* **What this task involves**
Up to and including the line that contains "export VERILOG_INCLUDE_DIRS = /design/src", return every line from the start of the data, unchanged.

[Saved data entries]
====================
### config.mk
export PLATFORM = sky130hd
export DESIGN_NAME = gcoc_top
export DESIGN_NICKNAME = d
export VERILOG_FILES = /design/src/logic/gcoc_top.v /design/src/logic/gcoc_sync_filter.v
export VERILOG_INCLUDE_DIRS = /design/src /design/src/logic
export SDC_FILE = /design/constraint.sdc
export NUM_CORES = 1
export LEC_CHECK = 0
export BUFFER_PORTS_ARGS = -buffer_cell sky130_fd_sc_hd__clkbuf_2
export CORE_ASPECT_RATIO = 1.1
export CORE_MARGIN = 2
export CORE_UTILIZATION = 40
export CTS_BUF_LIST = sky130_fd_sc_hd__clkbuf_4
export DETAILED_ROUTE_END_ITERATION = 7
export PLACE_DENSITY = 0.66
export SLEW_MARGIN = 20
export SYNTH_ARGS = -nofsm -noshare
export SYNTH_HDL_FRONTEND = slang
export SYNTH_SLANG_ARGS = --single-unit
### constraint.sdc
create_clock -name mclk_in -period 2.05 [get_ports mclk_in]
set_input_delay 0.1025 -clock mclk_in [delete_from_list [all_inputs] [get_ports mclk_in]]
set_output_delay 0.1025 -clock mclk_in [all_outputs]
set_load 0.05 [all_outputs]
`src/inc/pct_pkg.sv`:
```
// package of register offsets, fields, reset values and counts of the channel timebase
package pct_pkg;
    // ****************************************
    // register offsets (byte addresses)
    // ****************************************
    localparam logic [7:0] OFF_MODE = 8'h00;
    localparam logic [7:0] OFF_DUTY = 8'h04;
    localparam logic [7:0] OFF_PERIOD = 8'h08;
    localparam logic [7:0] OFF_COUNT = 8'h0c;
    localparam logic [7:0] OFF_UPDATE = 8'h10;
    localparam logic [7:0] OFF_ENABLE = 8'h14;
    localparam logic [7:0] OFF_DISABLE = 8'h18;
    localparam logic [7:0] OFF_STATUS = 8'h1c;
    localparam logic [7:0] OFF_FLAG = 8'h20;
    localparam logic [7:0] OFF_IRQ_EN = 8'h24;
    localparam logic [7:0] OFF_IRQ_CLR = 8'h28;
    localparam logic [7:0] OFF_DIV = 8'h2c;
    // ****************************************
    // mode register fields
    // ****************************************
    localparam int MODE_PRESCALE_LSB = 0;
    localparam int MODE_ALIGN_BIT = 8;
    localparam int MODE_LEVEL_BIT = 9;
    localparam int MODE_TARGET_BIT = 10;
    localparam logic [3:0] PRESCALE_MAX = 4'ha;
    localparam logic [3:0] SEL_CLK_A = 4'hb;
    localparam logic [3:0] SEL_CLK_B = 4'hc;
    // divider register: factor a in [7:0], factor b in [23:16]
    localparam int DIV_A_LSB = 0;
    localparam int DIV_B_LSB = 16;
    // ****************************************
    // widths and reset values
    // ****************************************
    localparam int CNT_W = 16;
    localparam logic [10:0] MODE_RESET = 11'h000;
    localparam logic [15:0] DUTY_RESET = 16'h0000;
    localparam logic [15:0] PERIOD_RESET = 16'h0000;
    localparam logic [7:0] DIV_RESET = 8'h00;
    localparam logic [31:0] READ_UNMAPPED = 32'h00000000;
endpackage

```
`src/pct_prescaler.sv`:
```
// prescaler: master tick counter and the selectable divided tick enables
`timescale 1ns/1ns
`default_nettype none
module pct_prescaler (
    // clock and reset
    input wire logic ref_clk,
    input wire logic rst_b,
    // configuration
    input wire logic [3:0] prescale_select,
    input wire logic [7:0] divider_a_factor,
    input wire logic [7:0] divider_b_factor,
    // tick out
    output logic tick
);
    typedef struct packed {
        logic [9:0] mck_cnt;
        logic [7:0] cnt_a;
        logic [7:0] cnt_b;
        logic tick_a;
        logic tick_b;
    } pct_pre_t;

    pct_pre_t st, next_st;
    logic [10:0] wrap;

    // a power-of-two divisor ticks when bit k-1 falls, i.e. once every 2^k cycles
    always_comb begin
        next_st = st;
        wrap = {(st.mck_cnt & ~(st.mck_cnt + 10'h001)), 1'b1};
        next_st.mck_cnt = st.mck_cnt + 10'h001;
        next_st.tick_a = 1'b0;
        next_st.tick_b = 1'b0;
        if (divider_a_factor != 8'h00 && st.cnt_a + 8'h01 >= divider_a_factor) begin
            next_st.cnt_a = 8'h00;
            next_st.tick_a = 1'b1;
        end else begin
            next_st.cnt_a = st.cnt_a + 8'h01;
        end
        if (divider_b_factor != 8'h00 && st.cnt_b + 8'h01 >= divider_b_factor) begin
            next_st.cnt_b = 8'h00;
            next_st.tick_b = 1'b1;
        end else begin
            next_st.cnt_b = st.cnt_b + 8'h01;
        end
        if (prescale_select <= pct_pkg::PRESCALE_MAX) begin
            tick = wrap[prescale_select];
        end else if (prescale_select == pct_pkg::SEL_CLK_A) begin
            tick = st.tick_a;
        end else if (prescale_select == pct_pkg::SEL_CLK_B) begin
            tick = st.tick_b;
        end else begin
            tick = 1'b0;
        end
    end

    always_ff @(posedge ref_clk) begin
        if (!rst_b) begin
            st <= '0;
        end else begin
            st <= next_st;
        end
    end
endmodule
`default_nettype wire

```
`src/pct_counter.sv`:
```
// channel counter: left or center aligned up/down count with period start marks
`timescale 1ns/1ns
`default_nettype none
module pct_counter (
    // clock and reset
    input wire logic ref_clk,
    input wire logic rst_b,
    // control
    input wire logic tick,
    input wire logic restart,
    input wire logic alignment_select,
    input wire logic [15:0] period_value,
    // state
    output logic [15:0] channel_count,
    output logic counting_down,
    output logic period_start
);
    typedef struct packed {
        logic [15:0] cnt;
        logic down;
        logic start;
    } pct_cnt_t;

    pct_cnt_t st, next_st;

    always_comb begin
        next_st = st;
        next_st.start = 1'b0;
        if (restart) begin
            next_st.cnt = 16'h0000;
            next_st.down = 1'b0;
            next_st.start = 1'b1;
        end else if (tick) begin
            if (!alignment_select) begin
                next_st.down = 1'b0;
                // wrap as the period value is reached, so a period is exactly period value ticks
                if ((st.cnt + 16'h0001) >= period_value) begin
                    next_st.cnt = 16'h0000;
                    next_st.start = 1'b1;
                end else begin
                    next_st.cnt = st.cnt + 16'h0001;
                end
            end else if (!st.down) begin
                // center: up to period then down to zero, twice as long
                if (st.cnt >= period_value) begin
                    next_st.down = 1'b1;
                    next_st.cnt = st.cnt - 16'h0001;
                end else begin
                    next_st.cnt = st.cnt + 16'h0001;
                end
            end else if (st.cnt <= 16'h0001) begin
                next_st.cnt = 16'h0000;
                next_st.down = 1'b0;
                next_st.start = 1'b1;
            end else begin
                next_st.cnt = st.cnt - 16'h0001;
            end
        end
    end

    always_ff @(posedge ref_clk) begin
        if (!rst_b) begin
            st <= '0;
        end else begin
            st <= next_st;
        end
    end

    assign channel_count = st.cnt;
    assign counting_down = st.down;
    assign period_start = st.start;
endmodule
`default_nettype wire

```
`src/pct_channel.sv`:
```
// top of one pwm channel timebase: register port, buffered update, output and flags
//
// Notes on behaviour
// - duty, period and update use only their low 16 bits.
// - left aligned prescaled: period is divisor times period value cycles.
// - center aligned: period is twice the left aligned figure.
// - divided clock a or b: period value times factor, doubled when centered.
// - enabling the channel clears its counter.
// - left aligned counter wraps to zero at the period value.
// - update register buffers writes so no glitched waveform appears.
// - at next period start update replaces duty (target 0) or period (1).
// - counter register is read only and shows the live count.
// - alignment select: 0 left aligned, 1 center aligned.
// - start level select: 0 starts low, 1 starts high.
// - enable write of 1 starts the channel, 0 has no effect.
// - period flag set per completed period, cleared by reading it; here the period start that follows an enable also sets it.
//
// Local design decisions: the plain strobed port and the register addresses.
`timescale 1ns/1ns
`default_nettype none
module pct_channel (
    // clock and reset
    input wire logic ref_clk,
    input wire logic rst_b,
    // register port
    input wire logic [7:0] reg_addr,
    input wire logic [31:0] reg_wdata,
    input wire logic reg_wr,
    input wire logic reg_rd,
    output logic [31:0] reg_rdata,
    // channel output and interrupt
    output logic pwm_out,
    output logic irq
);
    // ****************************************
    // state
    // ****************************************
    typedef struct packed {
        logic [3:0] prescale_select;
        logic alignment_select;
        logic start_level_select;
        logic update_target_select;
        logic [15:0] duty_value;
        logic [15:0] period_value;
        logic [15:0] update_value;
        logic update_pending;
        logic [7:0] divider_a_factor;
        logic [7:0] divider_b_factor;
        logic enabled;
        logic period_flag;
        logic irq_flag;
        logic irq_enable;
        logic restart;
        logic [31:0] rdata;
        logic out;
        logic irq_out;
    } pct_state_t;

    pct_state_t st, next_st;
    logic tick;
    logic [15:0] count;
    logic down;
    logic period_start;
    logic run_tick;
    logic active_level;

    // ****************************************
    // helpers
    // ****************************************
    function automatic logic addr_is(input logic [7:0] a, input logic [7:0] off);
        return a == off;
    endfunction

    // ****************************************
    // submodules
    // ****************************************
    pct_prescaler u_pre (
        .ref_clk(ref_clk),
        .rst_b(rst_b),
        .prescale_select(st.prescale_select),
        .divider_a_factor(st.divider_a_factor),
        .divider_b_factor(st.divider_b_factor),
        .tick(tick)
    );

    // the counter stands still while the channel is off
    assign run_tick = tick & st.enabled;

    pct_counter u_cnt (
        .ref_clk(ref_clk),
        .rst_b(rst_b),
        .tick(run_tick),
        .restart(st.restart),
        .alignment_select(st.alignment_select),
        .period_value(st.period_value),
        .channel_count(count),
        .counting_down(down),
        .period_start(period_start)
    );

    // ****************************************
    // next state
    // ****************************************
    always_comb begin
        next_st = st;
        next_st.restart = 1'b0;
        active_level = 1'b0;
        // writes
        if (reg_wr) begin
            if (addr_is(reg_addr, pct_pkg::OFF_MODE)) begin
                next_st.prescale_select = reg_wdata[pct_pkg::MODE_PRESCALE_LSB +: 4];
                next_st.alignment_select = reg_wdata[pct_pkg::MODE_ALIGN_BIT];
                next_st.start_level_select = reg_wdata[pct_pkg::MODE_LEVEL_BIT];
                next_st.update_target_select = reg_wdata[pct_pkg::MODE_TARGET_BIT];
            end
            if (addr_is(reg_addr, pct_pkg::OFF_DUTY)) begin
                next_st.duty_value = reg_wdata[15:0];
            end
            if (addr_is(reg_addr, pct_pkg::OFF_PERIOD)) begin
                next_st.period_value = reg_wdata[15:0];
            end
            if (addr_is(reg_addr, pct_pkg::OFF_UPDATE)) begin
                next_st.update_value = reg_wdata[15:0];
                next_st.update_pending = 1'b1;
            end
            if (addr_is(reg_addr, pct_pkg::OFF_ENABLE) && reg_wdata[0]) begin
                next_st.enabled = 1'b1;
                next_st.restart = 1'b1;
            end
            if (addr_is(reg_addr, pct_pkg::OFF_DISABLE) && reg_wdata[0]) begin
                next_st.enabled = 1'b0;
            end
            if (addr_is(reg_addr, pct_pkg::OFF_IRQ_EN)) begin
                next_st.irq_enable = reg_wdata[0];
            end
            if (addr_is(reg_addr, pct_pkg::OFF_IRQ_CLR) && reg_wdata[0]) begin
                next_st.irq_flag = 1'b0;
            end
            if (addr_is(reg_addr, pct_pkg::OFF_DIV)) begin
                next_st.divider_a_factor = reg_wdata[pct_pkg::DIV_A_LSB +: 8];
                next_st.divider_b_factor = reg_wdata[pct_pkg::DIV_B_LSB +: 8];
            end
        end
        // reads: data in the following cycle only
        next_st.rdata = pct_pkg::READ_UNMAPPED;
        if (reg_rd) begin
            case (reg_addr)
                pct_pkg::OFF_MODE: begin
                    next_st.rdata = {21'h000000, st.update_target_select, st.start_level_select,
                                     st.alignment_select, 4'h0, st.prescale_select};
                end
                pct_pkg::OFF_DUTY: begin
                    next_st.rdata = {16'h0000, st.duty_value};
                end
                pct_pkg::OFF_PERIOD: begin
                    next_st.rdata = {16'h0000, st.period_value};
                end
                pct_pkg::OFF_COUNT: begin
                    next_st.rdata = {16'h0000, count};
                end
                pct_pkg::OFF_STATUS: begin
                    next_st.rdata = {31'h00000000, st.enabled};
                end
                pct_pkg::OFF_FLAG: begin
                    next_st.rdata = {31'h00000000, st.period_flag};
                    next_st.period_flag = 1'b0;
                end
                pct_pkg::OFF_IRQ_EN: begin
                    next_st.rdata = {31'h00000000, st.irq_enable};
                end
                pct_pkg::OFF_DIV: begin
                    next_st.rdata = {8'h00, st.divider_b_factor, 8'h00, st.divider_a_factor};
                end
                default: begin
                    next_st.rdata = pct_pkg::READ_UNMAPPED;
                end
            endcase
        end
        // period boundary: flags and buffered update; set wins over clear
        if (period_start && st.enabled) begin
            if (!st.restart) begin
                next_st.period_flag = 1'b1;
                next_st.irq_flag = 1'b1;
            end
            if (st.update_pending) begin
                // applied only at a boundary, so the running period is never cut
                if (st.update_target_select) begin
                    next_st.period_value = st.update_value;
                end else begin
                    next_st.duty_value = st.update_value;
                end
                next_st.update_pending = reg_wr && addr_is(reg_addr, pct_pkg::OFF_UPDATE);
            end
        end
        // waveform: start level until the duty value is reached
        if (st.alignment_select) begin
            active_level = (count >= st.duty_value) || down;
            if (down) begin
                active_level = count >= st.duty_value;
            end
        end else begin
            active_level = count >= st.duty_value;
        end
        if (st.enabled) begin
            next_st.out = active_level ? ~st.start_level_select : st.start_level_select;
        end else begin
            next_st.out = st.start_level_select;
        end
        next_st.irq_out = next_st.irq_flag & next_st.irq_enable;
    end

    // ****************************************
    // registers
    // ****************************************
    always_ff @(posedge ref_clk) begin
        if (!rst_b) begin
            st <= '0;
            st.duty_value <= pct_pkg::DUTY_RESET;
            st.period_value <= pct_pkg::PERIOD_RESET;
            st.divider_a_factor <= pct_pkg::DIV_RESET;
            st.divider_b_factor <= pct_pkg::DIV_RESET;
        end else begin
            st <= next_st;
        end
    end

    assign reg_rdata = st.rdata;
    assign pwm_out = st.out;
    assign irq = st.irq_out;
endmodule
`default_nettype wire

```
====================
* **Task output**
### config.mk
export PLATFORM = sky130hd
export DESIGN_NAME = gcoc_top
export DESIGN_NICKNAME = d
export VERILOG_FILES = /design/src/logic/gcoc_top.v /design/src/logic/gcoc_sync_filter.v
export VERILOG_INCLUDE_DIRS = /design/src /design/src/logic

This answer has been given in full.